Global One Health connects Ohio State to Ethiopia, Kenya, Tanzania, Brazil, Thailand, China, India and beyond in a coordinated, multidisciplinary approach to improve health, build capacity, and provide learning opportunities for students across the globe.
Wondwossen Gebreyes, PhD, DVM, a professor in the College of Veterinary Medicine and executive director of Global One Health, initiated the project in 2009. The program expanded three years later to include Ohio State’s seven health sciences colleges as well as the colleges of agriculture, business, engineering and social work. Today hundreds of Ohio State students, faculty and staff are involved in the project, addressing cervical cancer, maternal and child health, food safety, rabies prevention and control and sharing the information through innovative e-learning technology. Global One Health is the university’s largest, interdisciplinary example of institutional teamwork operating on a global scale.
Over 70 percent of emerging infectious diseases are zoonotic (e.g. they originate in animals, but can mutate and spillover into the human population, like Ebola.) Every four months a new infectious zoonotic disease emerges and fewer than 20 percent of countries are equipped and able to respond quickly. This is why an integrated One Health approach is so critical. It addresses the interaction between human, animal and environmental wellness so that globally we are better prepared to predict and prevent the next disease outbreak.
The scope of Ohio State’s Global One Health projects includes: 1) Prevention and control of (re)-emerging zoonotic infectious diseases; 2) Collaborative approaches to prevent, detect and respond to antimicrobial resistance; 3) Development and testing of rapid, point-of-care, field-deployable detection systems; 4) Evaluation of environmental risk factors that impact agricultural food systems, chronic diseases (such as cancer) and other economic and health outcomes; 5) Development of efficient digital and virtual systems for high impact translational research, training and outreach.

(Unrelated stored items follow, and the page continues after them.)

==> src/rtl/bin_to_bcd_seq_pkg.sv <==
// Shared constants, state encoding and helpers for the sequential binary-to-BCD converter.
package bin_to_bcd_seq_pkg;

  localparam int BIN_W_DEF  = 14;
  localparam int DIGITS_DEF = 4;
  localparam int DIGIT_W    = 4;

  typedef enum logic [1:0] {
    IDLE  = 2'd0,
    SHIFT = 2'd1,
    DONE  = 2'd2
  } state_e;

  // Largest value representable in `digits` decimal digits (10^digits - 1).
  function automatic int max_val(input int digits);
    int r;
    r = 1;
    for (int i = 0; i < digits; i++) begin
      r = r * 10;
    end
    return r - 1;
  endfunction

  localparam int MAX_VAL = max_val(DIGITS_DEF);

endpackage

==> src/rtl/bcd_add3_digit.sv <==
// Double-dabble correction for one BCD digit: adds 3 when the digit is 5 or more,
// so the following left shift carries correctly into the next decimal digit.
module bcd_add3_digit
  import bin_to_bcd_seq_pkg::*;
(
  input  logic [DIGIT_W-1:0] i_digit,
  output logic [DIGIT_W-1:0] o_digit
);

  always_comb begin
    if (i_digit >= DIGIT_W'(5)) begin
      o_digit = i_digit + DIGIT_W'(3);
    end else begin
      o_digit = i_digit;
    end
  end

endmodule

Already well established in East Africa – where the initiative gained momentum – Ohio State opened a Global One Health office in Addis Ababa in 2016 to manage activities throughout the region.
Global One Health is a prime example of Ohio State’s commitment as a global institution and demonstrates the successful contributions by faculty and students to engage in meaningful and beneficial partnerships to gain and share knowledge, and find innovative solutions to the world’s most compelling issues.